I had a blowout down there, and the white Highway patrol pulls over, and he says, "Sir, can I help you?" And the first thing I said, "I can get it done. I can get it done. Don't worry about it." I could not move myself from the fact that a common courtesy could happen to me, a courtesy that we would not think nothing about today. It happened to me then, and all I could see was myself hanging from some goddamn branch somewhere. And it was so funny, because he asked me where I was going, and I told him I was going to interview Sheriff Hewlett. And about two hours later after I got my tire fixed, and arrived at Hewlett's office, he came in to check in with the county sheriff. Same guy.
When I was going around the country interviewing people I would ask them "What were you doing in '64? What are you doing now?" And they were all still involved in civil rights activity and social justice causes. If you take and put them all down on a list, you can probably find the people easy who were the ones who sold out the biggest and ran away from the Movement. But Movement people are still doing it, still carrying the struggle and vision. So there must be something about this vision that we had that we are still interested in pursuing it. Only now we realize it ain't going to happen in our lifetimes in most cases.

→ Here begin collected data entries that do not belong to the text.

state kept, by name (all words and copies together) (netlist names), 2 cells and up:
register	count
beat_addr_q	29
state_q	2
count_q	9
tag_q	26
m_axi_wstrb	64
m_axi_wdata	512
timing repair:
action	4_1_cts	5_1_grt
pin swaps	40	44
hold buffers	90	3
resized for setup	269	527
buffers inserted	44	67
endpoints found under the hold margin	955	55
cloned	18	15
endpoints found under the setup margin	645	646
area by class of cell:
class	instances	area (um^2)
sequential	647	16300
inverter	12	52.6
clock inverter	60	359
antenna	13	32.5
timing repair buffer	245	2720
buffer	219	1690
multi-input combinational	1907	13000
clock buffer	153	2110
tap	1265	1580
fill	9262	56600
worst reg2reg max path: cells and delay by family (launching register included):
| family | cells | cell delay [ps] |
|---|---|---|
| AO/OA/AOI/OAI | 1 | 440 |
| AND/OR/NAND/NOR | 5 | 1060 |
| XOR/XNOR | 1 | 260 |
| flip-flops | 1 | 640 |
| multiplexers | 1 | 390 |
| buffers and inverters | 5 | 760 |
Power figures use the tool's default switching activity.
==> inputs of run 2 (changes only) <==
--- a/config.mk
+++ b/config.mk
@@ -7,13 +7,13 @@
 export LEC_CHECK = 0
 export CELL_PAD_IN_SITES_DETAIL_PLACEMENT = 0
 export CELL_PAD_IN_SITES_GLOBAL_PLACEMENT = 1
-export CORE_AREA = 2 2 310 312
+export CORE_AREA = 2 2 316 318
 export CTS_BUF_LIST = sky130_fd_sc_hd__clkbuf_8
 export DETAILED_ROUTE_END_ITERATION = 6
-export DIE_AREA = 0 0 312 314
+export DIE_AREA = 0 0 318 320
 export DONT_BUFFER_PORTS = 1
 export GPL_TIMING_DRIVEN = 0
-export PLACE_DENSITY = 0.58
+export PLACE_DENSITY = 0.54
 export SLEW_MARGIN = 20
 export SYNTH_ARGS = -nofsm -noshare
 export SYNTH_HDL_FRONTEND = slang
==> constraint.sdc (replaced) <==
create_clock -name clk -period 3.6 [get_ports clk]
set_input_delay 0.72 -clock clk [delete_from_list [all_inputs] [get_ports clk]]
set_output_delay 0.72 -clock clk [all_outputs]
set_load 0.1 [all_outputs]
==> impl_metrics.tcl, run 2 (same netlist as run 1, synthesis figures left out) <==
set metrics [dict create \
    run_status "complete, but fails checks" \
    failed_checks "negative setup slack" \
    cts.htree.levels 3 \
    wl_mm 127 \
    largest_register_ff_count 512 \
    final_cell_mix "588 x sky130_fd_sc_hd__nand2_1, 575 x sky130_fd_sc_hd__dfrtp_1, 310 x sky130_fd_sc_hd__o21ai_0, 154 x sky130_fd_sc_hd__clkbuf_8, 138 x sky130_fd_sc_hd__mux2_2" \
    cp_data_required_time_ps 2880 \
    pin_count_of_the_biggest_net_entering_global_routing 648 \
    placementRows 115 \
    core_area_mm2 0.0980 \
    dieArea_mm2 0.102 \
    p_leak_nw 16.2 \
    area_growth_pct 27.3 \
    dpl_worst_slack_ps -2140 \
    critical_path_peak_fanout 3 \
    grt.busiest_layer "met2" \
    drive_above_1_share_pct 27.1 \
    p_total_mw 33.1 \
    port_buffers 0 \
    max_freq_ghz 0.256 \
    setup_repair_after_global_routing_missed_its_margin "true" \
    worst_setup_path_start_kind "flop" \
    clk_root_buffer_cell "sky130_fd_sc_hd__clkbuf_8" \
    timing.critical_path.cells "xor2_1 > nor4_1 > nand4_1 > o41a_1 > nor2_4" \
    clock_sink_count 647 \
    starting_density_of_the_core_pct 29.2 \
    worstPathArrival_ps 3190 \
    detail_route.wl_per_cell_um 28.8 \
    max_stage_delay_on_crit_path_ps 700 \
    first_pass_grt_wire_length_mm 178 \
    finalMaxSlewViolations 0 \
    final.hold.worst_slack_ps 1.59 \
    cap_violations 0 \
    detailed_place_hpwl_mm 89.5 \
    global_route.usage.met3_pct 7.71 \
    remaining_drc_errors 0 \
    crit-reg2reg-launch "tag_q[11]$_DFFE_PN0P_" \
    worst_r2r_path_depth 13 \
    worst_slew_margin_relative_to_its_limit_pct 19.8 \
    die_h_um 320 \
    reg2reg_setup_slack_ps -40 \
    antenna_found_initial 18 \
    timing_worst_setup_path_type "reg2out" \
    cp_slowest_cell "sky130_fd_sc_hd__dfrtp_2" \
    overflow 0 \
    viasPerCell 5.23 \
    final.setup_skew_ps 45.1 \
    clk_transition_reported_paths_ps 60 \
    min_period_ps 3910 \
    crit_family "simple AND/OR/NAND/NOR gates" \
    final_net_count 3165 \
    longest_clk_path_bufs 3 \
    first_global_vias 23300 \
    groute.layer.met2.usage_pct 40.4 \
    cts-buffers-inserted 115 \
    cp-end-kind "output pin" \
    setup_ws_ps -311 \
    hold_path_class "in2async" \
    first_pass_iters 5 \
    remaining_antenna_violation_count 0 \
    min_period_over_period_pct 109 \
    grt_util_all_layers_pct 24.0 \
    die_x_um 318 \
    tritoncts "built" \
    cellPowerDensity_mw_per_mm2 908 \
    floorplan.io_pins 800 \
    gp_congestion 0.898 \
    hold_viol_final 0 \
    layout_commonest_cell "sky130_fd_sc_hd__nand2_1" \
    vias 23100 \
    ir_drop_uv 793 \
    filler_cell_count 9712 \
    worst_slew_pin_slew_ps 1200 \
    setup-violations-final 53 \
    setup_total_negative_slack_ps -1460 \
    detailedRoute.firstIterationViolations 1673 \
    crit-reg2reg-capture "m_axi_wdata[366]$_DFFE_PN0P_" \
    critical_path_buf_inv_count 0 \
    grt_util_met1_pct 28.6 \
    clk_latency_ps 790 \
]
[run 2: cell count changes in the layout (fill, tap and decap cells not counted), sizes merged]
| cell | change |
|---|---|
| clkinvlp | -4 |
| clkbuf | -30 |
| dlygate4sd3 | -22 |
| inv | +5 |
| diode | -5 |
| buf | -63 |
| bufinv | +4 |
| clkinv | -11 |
--- src/flat_wrapper.sv ---
// flat-port wrapper written by rule: the top's interface ports become plain ports
module bp_fe_bp_ghist_spec_flat 
#(
    parameter int bht_idx_width_p   = 10,
    parameter int bp_cnt_sat_bits_p = 2,
    parameter int bp_n_hist_p       = 6,
    parameter int hash_mode_p       = 0,
    parameter int stat_width_p      = 16
)
  (clk_i, reset_n_i, bp_if_r_v_i, bp_if_r_pc_idx_i, bp_if_w_v_i, bp_if_w_pc_idx_i, bp_if_w_ghist_i, bp_if_w_taken_i, bp_if_w_mispredict_i, bp_if_predict_v_o, bp_if_predict_o, bp_if_predict_ghist_o, bp_if_mispredict_cnt_o);
  bp_fe_bp_ghist_spec_if #(.bht_idx_width_p(bht_idx_width_p), .bp_n_hist_p(bp_n_hist_p), .stat_width_p(stat_width_p)) bp_if_i ();
  input  logic clk_i;
  input  logic reset_n_i;
  input wire logic [$bits(bp_if_i.r_v_i)-1:0] bp_if_r_v_i;
  input wire logic [$bits(bp_if_i.r_pc_idx_i)-1:0] bp_if_r_pc_idx_i;
  input wire logic [$bits(bp_if_i.w_v_i)-1:0] bp_if_w_v_i;
  input wire logic [$bits(bp_if_i.w_pc_idx_i)-1:0] bp_if_w_pc_idx_i;
  input wire logic [$bits(bp_if_i.w_ghist_i)-1:0] bp_if_w_ghist_i;
  input wire logic [$bits(bp_if_i.w_taken_i)-1:0] bp_if_w_taken_i;
  input wire logic [$bits(bp_if_i.w_mispredict_i)-1:0] bp_if_w_mispredict_i;
  output wire logic [$bits(bp_if_i.predict_v_o)-1:0] bp_if_predict_v_o;
  output wire logic [$bits(bp_if_i.predict_o)-1:0] bp_if_predict_o;
  output wire logic [$bits(bp_if_i.predict_ghist_o)-1:0] bp_if_predict_ghist_o;
  output wire logic [$bits(bp_if_i.mispredict_cnt_o)-1:0] bp_if_mispredict_cnt_o;
  assign bp_if_i.r_v_i = bp_if_r_v_i;
  assign bp_if_i.r_pc_idx_i = bp_if_r_pc_idx_i;
  assign bp_if_i.w_v_i = bp_if_w_v_i;
  assign bp_if_i.w_pc_idx_i = bp_if_w_pc_idx_i;
  assign bp_if_i.w_ghist_i = bp_if_w_ghist_i;
  assign bp_if_i.w_taken_i = bp_if_w_taken_i;
  assign bp_if_i.w_mispredict_i = bp_if_w_mispredict_i;
  assign bp_if_predict_v_o = bp_if_i.predict_v_o;
  assign bp_if_predict_o = bp_if_i.predict_o;
  assign bp_if_predict_ghist_o = bp_if_i.predict_ghist_o;
  assign bp_if_mispredict_cnt_o = bp_if_i.mispredict_cnt_o;
  bp_fe_bp_ghist_spec #(.bht_idx_width_p(bht_idx_width_p), .bp_cnt_sat_bits_p(bp_cnt_sat_bits_p), .bp_n_hist_p(bp_n_hist_p), .hash_mode_p(hash_mode_p), .stat_width_p(stat_width_p)) u_core (.clk_i(clk_i), .reset_n_i(reset_n_i), .bp_if(bp_if_i));
endmodule
<file path="src/rtl/mod_counter_cascade_if.sv">
// Control and status bundle for mod_counter_cascade.
//   master: drives en, up_dn, clr, load, load_val, cmp_val;
//           observes cnt, tc, wrap, ovf_sticky, match.
//   slave : the counter side, the mirror image of master.
// Packed vectors hold digit k at bits [k*DIGIT_W +: DIGIT_W].
interface mod_counter_cascade_if #(
    parameter int unsigned DIGITS  = 4,
    parameter int unsigned DIGIT_W = 4
);
    logic                      en;
    logic                      up_dn;
    logic                      clr;
    logic                      load;
    logic [DIGITS*DIGIT_W-1:0] load_val;
    logic [DIGITS*DIGIT_W-1:0] cmp_val;
    logic [DIGITS*DIGIT_W-1:0] cnt;
    logic                      tc;
    logic                      wrap;
    logic                      ovf_sticky;
    logic                      match;

    modport master (
        output en, up_dn, clr, load, load_val, cmp_val,
        input  cnt, tc, wrap, ovf_sticky, match
    );

    modport slave (
        input  en, up_dn, clr, load, load_val, cmp_val,
        output cnt, tc, wrap, ovf_sticky, match
    );
endinterface

</file>
<file path="src/rtl/mod_counter_cascade.sv">
// Multi-digit cascaded modulo counter (BCD by default) with clear, parallel load,
// terminal count, wrap pulse, sticky overflow and compare-match.
//   clk  : clock, rising edge
//   rstn : synchronous active-low reset
//   bus  : slave side of mod_counter_cascade_if
//          en/up_dn step control, clr, load/load_val, cmp_val in;
//          cnt, tc (comb), wrap (registered pulse), ovf_sticky, match (comb) out.
// Edge priority: rstn low > clr > load > en.
module mod_counter_cascade #(
    parameter int unsigned DIGITS  = 4,
    parameter int unsigned DIGIT_W = 4,
    parameter int unsigned MODULUS = 10
) (
    input logic                  clk,
    input logic                  rstn,
    mod_counter_cascade_if.slave bus
);

    typedef logic [DIGITS-1:0][DIGIT_W-1:0] digits_t;

    localparam logic [DIGIT_W-1:0] DigitMax = DIGIT_W'(MODULUS - 1);

    digits_t cnt_q, cnt_d;
    digits_t load_digits;
    logic    wrap_q, wrap_d;
    logic    ovf_q, ovf_d;
    logic    all_max, all_zero;

    assign load_digits = bus.load_val;

    always_comb begin : p_flags
        all_max  = 1'b1;
        all_zero = 1'b1;
        for (int k = 0; k < DIGITS; k++) begin
            if (cnt_q[k] != DigitMax) all_max  = 1'b0;
            if (cnt_q[k] != '0)       all_zero = 1'b0;
        end
    end

    always_comb begin : p_next
        logic chain; // carry (up) or borrow (down) entering digit k
        cnt_d  = cnt_q;
        wrap_d = 1'b0;
        ovf_d  = ovf_q;
        chain  = 1'b0;
        if (bus.clr) begin
            cnt_d = '0;
            ovf_d = 1'b0;
        end else if (bus.load) begin
            // Out-of-range digits saturate so the digit invariant survives a load.
            for (int k = 0; k < DIGITS; k++) begin
                cnt_d[k] = (load_digits[k] > DigitMax) ? DigitMax : load_digits[k];
            end
        end else if (bus.en) begin
            chain = 1'b1;
            for (int k = 0; k < DIGITS; k++) begin
                if (chain) begin
                    if (bus.up_dn) begin
                        if (cnt_q[k] == DigitMax) begin
                            cnt_d[k] = '0;
                        end else begin
                            cnt_d[k] = cnt_q[k] + 1'b1;
                            chain    = 1'b0;
                        end
                    end else begin
                        if (cnt_q[k] == '0) begin
                            cnt_d[k] = DigitMax;
                        end else begin
                            cnt_d[k] = cnt_q[k] - 1'b1;
                            chain    = 1'b0;
                        end
                    end
                end
            end
            // A chain surviving the top digit means every digit rolled over.
            wrap_d = chain;
            ovf_d  = ovf_q | chain;
        end
    end

    always_ff @(posedge clk) begin : p_regs
        if (!rstn) begin
            cnt_q  <= '0;
            wrap_q <= 1'b0;
            ovf_q  <= 1'b0;
        end else begin
            cnt_q  <= cnt_d;
            wrap_q <= wrap_d;
            ovf_q  <= ovf_d;
        end
    end

    assign bus.cnt        = cnt_q;
    assign bus.wrap       = wrap_q;
    assign bus.ovf_sticky = ovf_q;
    assign bus.tc         = bus.en && ((bus.up_dn && all_max) || (!bus.up_dn && all_zero));
    // Stored digits are always in range, so an out-of-range cmp_val digit cannot match.
    assign bus.match      = (cnt_q == bus.cmp_val);

endmodule

</file>
<file path="src/flat_wrapper.sv">
// flat-port wrapper written by rule: the top's interface ports become plain ports
module mod_counter_cascade_flat 
#(
    parameter int unsigned DIGITS  = 4,
    parameter int unsigned DIGIT_W = 4,
    parameter int unsigned MODULUS = 10
)
  (clk, rstn, bus_en, bus_up_dn, bus_clr, bus_load, bus_load_val, bus_cmp_val, bus_cnt, bus_tc, bus_wrap, bus_ovf_sticky, bus_match);
  mod_counter_cascade_if #(.DIGITS(DIGITS), .DIGIT_W(DIGIT_W)) bus_i ();
  input logic clk;
  input logic rstn;
  input wire logic [$bits(bus_i.en)-1:0] bus_en;
  input wire logic [$bits(bus_i.up_dn)-1:0] bus_up_dn;
  input wire logic [$bits(bus_i.clr)-1:0] bus_clr;
  input wire logic [$bits(bus_i.load)-1:0] bus_load;
  input wire logic [$bits(bus_i.load_val)-1:0] bus_load_val;
  input wire logic [$bits(bus_i.cmp_val)-1:0] bus_cmp_val;
  output wire logic [$bits(bus_i.cnt)-1:0] bus_cnt;
  output wire logic [$bits(bus_i.tc)-1:0] bus_tc;
  output wire logic [$bits(bus_i.wrap)-1:0] bus_wrap;
  output wire logic [$bits(bus_i.ovf_sticky)-1:0] bus_ovf_sticky;
  output wire logic [$bits(bus_i.match)-1:0] bus_match;
  assign bus_i.en = bus_en;
  assign bus_i.up_dn = bus_up_dn;
  assign bus_i.clr = bus_clr;
  assign bus_i.load = bus_load;
  assign bus_i.load_val = bus_load_val;
  assign bus_i.cmp_val = bus_cmp_val;
  assign bus_cnt = bus_i.cnt;
  assign bus_tc = bus_i.tc;
  assign bus_wrap = bus_i.wrap;
  assign bus_ovf_sticky = bus_i.ovf_sticky;
  assign bus_match = bus_i.match;
  mod_counter_cascade #(.DIGITS(DIGITS), .DIGIT_W(DIGIT_W), .MODULUS(MODULUS)) u_core (.clk(clk), .rstn(rstn), .bus(bus_i));
endmodule
</file>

But look at what we're doing! I mean, look at what we're doing. I looked at a list the other day of the '64 volunteers that they sent me for the Holly Springs civil rights reunion, and it's kind of funny. You read a list and see an attorney, I forget the name of that attorney I used to write and talk to, and what is he doing? He's still in New York stirring up shit. The people are still out there. We're still doing it. So it wasn't like this was an experience that happened here, and then it stopped. It happened here, we had a great experience, and we moved forward in the different movements, etc, and we're still out there. We're just older and grayer. That's all.